I brush three times a day with a real toothbrush (not, I should clarify, a toilet brush).

I even floss without fail.

I also try to avoid rinsing with hydrochloric acid.

What did this get me?

Three crowns, six fillings, two root canals and $3,500 in dental bills.

I’m starting to get a complex. Whenever someone asks why I’m going to the dentist for the seventh time in two months, I feel compelled to begin by saying, “I brush three times a day and even floss without fail.”

I should mention that I shower and change my underwear too.

As embarrassed as I am about it, since the beginning of the year, I’ve spent hours getting to know my dentist and her hygienist, Stan. They’re really quite nice. Stan is from Baltimore, where I went to college, so we can discuss those Baltimore neighborhoods that most terrified us. My dentist, despite living in a community north of Westchase, is a regular reader of the WOW classifieds. She’s looking for a good exercise machine – one that folds up to save space.

We’ve bonded, you see. Like silver amalgam and a molar.

It starts with the dental X-rays. This basically amounts to vertically inserting metal pancake turners into my mouth and biting down on them hard. Hence, I suspect, the need for the crowns.

The X-rays reveal my wisdom teeth, which have been happily sitting in my jaw for three decades. The dentist makes clucking sounds and tries to convince me I should spend $3,000 to have them pulled out of my ears with piano wire.

I politely decline: “If it’s OK with you, Doctor, my fourth and fifth vertebrae aren't bothering me either, so I’m going to leave them in my body too.”

So they go mining for other potential treasure. They find about ten amalgam fillings dating from my wild, pre-pubescent youth, spent inhaling penny candy and Pepsi at Vince Zumo’s store, just across from St. Paul’s Elementary School.

Two of the teeth are even cracked.

“Oh,” says the dentist. “You’re a grinder.”

This, I quickly conclude, is more than just a provocative high school dance move.

After coating the inside of my cheek with a pink, numbing goo, they inject the painkiller. This paralyzes one entire side of my face, transforming me into Sylvester Stallone. I not only slur everything, but I also can no longer keep my own saliva in my mouth. Later, when I get up to rinse in a nearby sink, I try to hold my mouth closed to swish the water around. A jet of water shoots out of my face like I’m some naked, dilapidated cherub in a Roman fountain.

Yes, it was that disturbing.

I quickly clean off the mirror before anyone sees it.

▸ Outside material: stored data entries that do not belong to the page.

Background: an optimization exercise with open tools, aiming at small area. Do not read the settings as production practice. At most, simulation tests tie the RTL to the original design; equivalence was not proved. Power and IR drop assume default switching activity.

==> flow/design.v (excerpt) <==
module mixer_multi_ramp (
  input  logic        clk,
  input  logic        rst_n,
  input  logic        bclk,
  input  logic        lrclk,
  input  logic [3:0]  in,
  input  logic [31:0] level,
  input  logic [3:0]  mute,
  output logic        out,
  output logic [23:0] out_p,
  output logic        out_valid,
  output logic        sat
);
==> module mixer_multi_ramp, before the edit <==
module mixer_multi_ramp (
  input  logic        clk,
  input  logic        rst_n,
  input  logic        bclk,
  input  logic        lrclk,
  input  logic [3:0]  in,
  input  logic [31:0] level,
  input  logic [3:0]  mute,
  output logic        out,
  output logic [23:0] out_p,
  output logic        out_valid,
  output logic        sat
);
  logic        bclk_q, lrclk_q;
  logic        rise, fall, tog;
  logic        busy, act;
  logic [5:0]  cnt;
  logic [30:0] acc;
  logic [32:0] wide;
  logic        sticky, ovf;
  logic [7:0]  g [4];
  logic [9:0]  bsum;
  logic        first, full, res_en, rot_en, done;
  logic [1:0]  ch, ph;
  logic [7:0]  tgt, gnew;
  logic [8:0]  d;
  logic        over;
  logic [23:0] res;
  logic        out_q;
  logic        sbit;
  assign rise = bclk & ~bclk_q;
  assign fall = ~bclk & bclk_q;
  assign tog  = lrclk ^ lrclk_q;
  assign act  = tog | busy;
  always_ff @(posedge clk) begin
    bclk_q  <= bclk;
    lrclk_q <= lrclk;
    ph      <= ph + 2'd1;
  end
  assign full   = cnt[5] | (cnt[4] & cnt[3]);
  assign first  = (cnt == 6'd0);
  assign res_en = act & (cnt == 6'd24);
  assign rot_en = act & full;
  assign done   = act & (cnt == 6'd39);
  assign ch     = ph;
  always_ff @(posedge clk) begin
    if (!rst_n) begin
      cnt  <= '0;
      busy <= 1'b0;
    end else begin
      if (tog) busy <= 1'b1;
      else if (done) busy <= 1'b0;
      if (done) cnt <= '0;
      else if (act | (rise & ~full)) cnt <= cnt + 6'd1;
    end
  end
  always_comb begin
    bsum = '0;
    for (int i = 0; i < 4; i++) if (in[2'(i) + ph] & bclk) bsum = bsum + {2'b0, g[i]};
  end
  assign wide = {acc[30], acc, 1'b0} + {23'b0, bsum};
  assign ovf  = (wide[32] != wide[31]) | (wide[31] != wide[30]);
  always_ff @(posedge clk) begin
    if ((rise | act) & ~full) begin
      if (first) begin
        acc    <= -{21'b0, bsum};
        sticky <= 1'b0;
      end else if (!sticky) begin
        if (ovf) sticky <= 1'b1;
        else     acc    <= wide[30:0];
      end
    end
  end
  assign tgt  = mute[ch] ? 8'd0 : level[ch*8 +: 8];
  assign gnew = (tgt > g[0]) ? g[0] + 8'd1 : (tgt < g[0]) ? g[0] - 8'd1 : g[0];
  always_ff @(posedge clk) begin
    if (!rst_n) begin
      for (int c = 0; c < 4; c++) g[c] <= '0;
    end else begin
      g[0] <= g[1];
      g[1] <= g[2];
      g[2] <= g[3];
      g[3] <= rot_en ? gnew : g[0];
    end
  end
  assign over = sticky;
  assign res  = over ? {acc[30], {23{~acc[30]}}} : acc[30:7];
  always_comb begin
    sbit = 1'b0;
    for (int k = 0; k < 24; k++) if (cnt == 6'(k)) sbit = out_p[23-k];
  end
  always_ff @(posedge clk) begin
    if (!rst_n) begin
      out_p     <= '0;
      sat       <= 1'b0;
      out_q     <= 1'b0;
    end else begin
      if (res_en) begin
        out_p <= res;
        sat   <= over;
      end
      if (res_en)    out_q <= res[23];
      else if (fall) out_q <= sbit;
    end
  end
  assign out       = out_q;
  assign out_valid = busy & (cnt == 6'd25);
endmodule
Background: an optimization exercise with open tools, aiming at small area, a short achievable clock period and few clock cycles per item. Do not read the settings as production practice.
Function was checked by simulation only, so behaviour that the tests miss may differ from the original.

==> flow/design.v (outline; a module is shown in full before it is edited, if it fits) <==
// module ccrcp_ring: 43 lines
// module ccrcp_div_step: 39 lines
// module ccrcp_coef: 305 lines
// module ccrcp_booth_enc: 14 lines
// module ccrcp_blend: 1655 lines
// module ccrcp_bmul: 451 lines
// module ccrcp_sqr: 312 lines
// module ccrcp_fin: 18 lines
// module catmull_rom_closed_curve_point: 284 lines
module catmull_rom_closed_curve_point (
    input  wire logic          i_clk,
    input  wire logic          i_rst_n,
    input  wire logic          i_in_valid,
    output logic               o_in_stall,
    input  wire logic [64:0]   i_in_data,
    output logic               o_out_valid,
    input  wire logic          i_out_stall,
    output logic [48:0]        o_out_data,
    input  wire logic          i_cfg_wr_en,
    input  wire logic [9:0]    i_cfg_wr_data
);
  // ...
==> flow/run.sh <==
#!/bin/bash
# synth_recipe.tcl (not shown) runs the flow's synth.tcl, then flattens the netlist and writes it again
# the make line also repeats each setting of config.mk as NAME=value (left out here)
make -C /OpenROAD-flow-scripts/flow DESIGN_CONFIG=/design/flow/config.mk WORK_HOME=/design/flow/orfs CLKGATE_MAP_FILE= SYNTH_SCRIPT=/design/flow/synth_recipe.tcl finish
==> flow/config.mk <==
export PLATFORM = sky130hd
export DESIGN_NAME = catmull_rom_closed_curve_point
export DESIGN_NICKNAME = catmull_rom_closed_curve_point
export VERILOG_FILES = /design/flow/design.v
export SDC_FILE = /design/flow/constraint.sdc
export NUM_CORES = 4
export LEC_CHECK = 0
export CAP_MARGIN = 20
export CORE_MARGIN = 2
export CORE_UTILIZATION = 40
export PLACE_DENSITY = 0.6
export SLEW_MARGIN = 20
==> flow/constraint.sdc <==
create_clock -name core_clock -period 9.0 [get_ports {i_clk}]
set_input_delay 1.8000 -clock core_clock [delete_from_list [all_inputs] [get_ports {i_clk}]]
set_output_delay 1.8000 -clock core_clock [all_outputs]
set_load 0.01 [all_outputs]
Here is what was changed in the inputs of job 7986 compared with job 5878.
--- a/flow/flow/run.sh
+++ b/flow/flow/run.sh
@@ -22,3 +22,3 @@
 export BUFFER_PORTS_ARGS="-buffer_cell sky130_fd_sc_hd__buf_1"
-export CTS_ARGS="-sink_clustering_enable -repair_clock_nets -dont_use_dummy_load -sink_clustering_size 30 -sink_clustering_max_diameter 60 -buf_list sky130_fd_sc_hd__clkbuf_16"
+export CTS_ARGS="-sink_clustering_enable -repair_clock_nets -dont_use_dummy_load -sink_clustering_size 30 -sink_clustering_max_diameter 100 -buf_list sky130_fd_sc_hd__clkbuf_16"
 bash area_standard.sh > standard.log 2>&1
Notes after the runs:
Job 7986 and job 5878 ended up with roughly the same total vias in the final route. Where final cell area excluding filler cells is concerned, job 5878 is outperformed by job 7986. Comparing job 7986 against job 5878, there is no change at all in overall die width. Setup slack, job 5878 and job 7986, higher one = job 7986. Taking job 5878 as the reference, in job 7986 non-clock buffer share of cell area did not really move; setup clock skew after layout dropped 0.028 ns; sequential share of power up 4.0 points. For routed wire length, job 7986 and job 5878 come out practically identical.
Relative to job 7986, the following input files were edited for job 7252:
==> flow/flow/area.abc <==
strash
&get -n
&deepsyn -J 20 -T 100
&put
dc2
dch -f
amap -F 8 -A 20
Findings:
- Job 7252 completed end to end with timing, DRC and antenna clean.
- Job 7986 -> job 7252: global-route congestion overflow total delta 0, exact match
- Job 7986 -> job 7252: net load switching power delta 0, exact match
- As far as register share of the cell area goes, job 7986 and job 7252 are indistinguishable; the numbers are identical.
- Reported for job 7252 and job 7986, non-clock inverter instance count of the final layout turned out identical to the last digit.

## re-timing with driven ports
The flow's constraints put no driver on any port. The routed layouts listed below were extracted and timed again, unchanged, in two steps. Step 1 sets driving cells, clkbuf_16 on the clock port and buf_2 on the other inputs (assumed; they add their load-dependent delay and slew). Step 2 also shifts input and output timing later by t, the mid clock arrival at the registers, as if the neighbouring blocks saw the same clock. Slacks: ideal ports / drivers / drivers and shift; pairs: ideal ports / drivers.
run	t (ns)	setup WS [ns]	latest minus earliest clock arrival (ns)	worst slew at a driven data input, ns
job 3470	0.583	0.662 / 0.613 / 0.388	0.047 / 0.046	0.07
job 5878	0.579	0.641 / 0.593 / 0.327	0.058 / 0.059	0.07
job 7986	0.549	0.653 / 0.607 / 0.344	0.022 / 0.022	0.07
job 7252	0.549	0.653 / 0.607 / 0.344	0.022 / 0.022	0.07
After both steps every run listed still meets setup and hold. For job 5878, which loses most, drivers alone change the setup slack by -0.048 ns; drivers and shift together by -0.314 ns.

As they discus which hole to add to my head first, I notice that the dentist office of my youth is gone. Back then there used to be a sink with constantly running water next to my head. This allowed me to rinse without looking in a mirror.

Modern dentists just use your mouth as a sink. Instead of installing a drain, they simply insert a flexible vacuum hose that gurgles the entire time, forever searching for your tongue to suck into oblivion.

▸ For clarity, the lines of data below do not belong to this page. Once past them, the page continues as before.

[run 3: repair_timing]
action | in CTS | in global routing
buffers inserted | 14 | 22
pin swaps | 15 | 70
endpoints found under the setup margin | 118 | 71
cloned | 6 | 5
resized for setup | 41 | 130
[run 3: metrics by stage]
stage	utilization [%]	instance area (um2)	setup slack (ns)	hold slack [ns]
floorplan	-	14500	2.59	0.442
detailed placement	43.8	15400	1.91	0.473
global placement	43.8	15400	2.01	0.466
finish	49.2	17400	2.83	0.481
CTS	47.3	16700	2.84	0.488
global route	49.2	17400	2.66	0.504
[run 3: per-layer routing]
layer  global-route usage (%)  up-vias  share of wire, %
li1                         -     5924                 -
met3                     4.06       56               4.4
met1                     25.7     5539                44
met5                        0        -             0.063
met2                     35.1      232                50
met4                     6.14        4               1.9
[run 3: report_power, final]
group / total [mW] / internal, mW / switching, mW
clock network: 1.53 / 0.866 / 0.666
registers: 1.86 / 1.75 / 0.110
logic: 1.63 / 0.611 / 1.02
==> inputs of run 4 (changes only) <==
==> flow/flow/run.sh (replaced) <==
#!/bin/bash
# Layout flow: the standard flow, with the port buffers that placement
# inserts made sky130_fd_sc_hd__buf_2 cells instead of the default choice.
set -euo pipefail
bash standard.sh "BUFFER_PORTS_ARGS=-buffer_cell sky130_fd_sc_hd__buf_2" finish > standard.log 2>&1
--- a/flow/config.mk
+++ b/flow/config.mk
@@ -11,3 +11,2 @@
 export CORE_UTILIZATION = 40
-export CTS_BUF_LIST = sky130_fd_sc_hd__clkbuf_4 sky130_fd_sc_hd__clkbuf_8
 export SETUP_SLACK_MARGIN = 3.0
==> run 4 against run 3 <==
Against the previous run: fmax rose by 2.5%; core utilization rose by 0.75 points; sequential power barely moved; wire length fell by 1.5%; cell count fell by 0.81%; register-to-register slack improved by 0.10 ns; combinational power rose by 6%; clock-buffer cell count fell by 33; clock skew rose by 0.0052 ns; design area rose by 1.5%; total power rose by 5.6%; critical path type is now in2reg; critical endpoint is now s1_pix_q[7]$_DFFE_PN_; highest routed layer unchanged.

One upside of the modern dentist office?

It has TVs.

Stan likes Jerry Springer.

The problem, however, is that no one but Stan can hear the TV. Personally, I blame the person who invented the dentist drill for this. Instead of inventing one that plays something soothing like Handel’s Water Music, the dude actually invented a tool that makes a high-pitched WHEEEE sound. It sounds just like a forty-pound mosquito aiming to suck my brain stem right out through my tonsils. This, I suspect, is why some people immediately seize up and wet themselves the moment the drill is turned on.

My dentist uses drilling time to tell me details about her family.

“My daughter is at USF,” she says. “Last night she pulled an all-nighter studying for a Biology test. I told her…”

WHEEEEEEEE

She goes on, but I can’t hear a thing she’s saying. I would try to lip read, but modern dentists also cover their faces to avoid communicable diseases and lip reading.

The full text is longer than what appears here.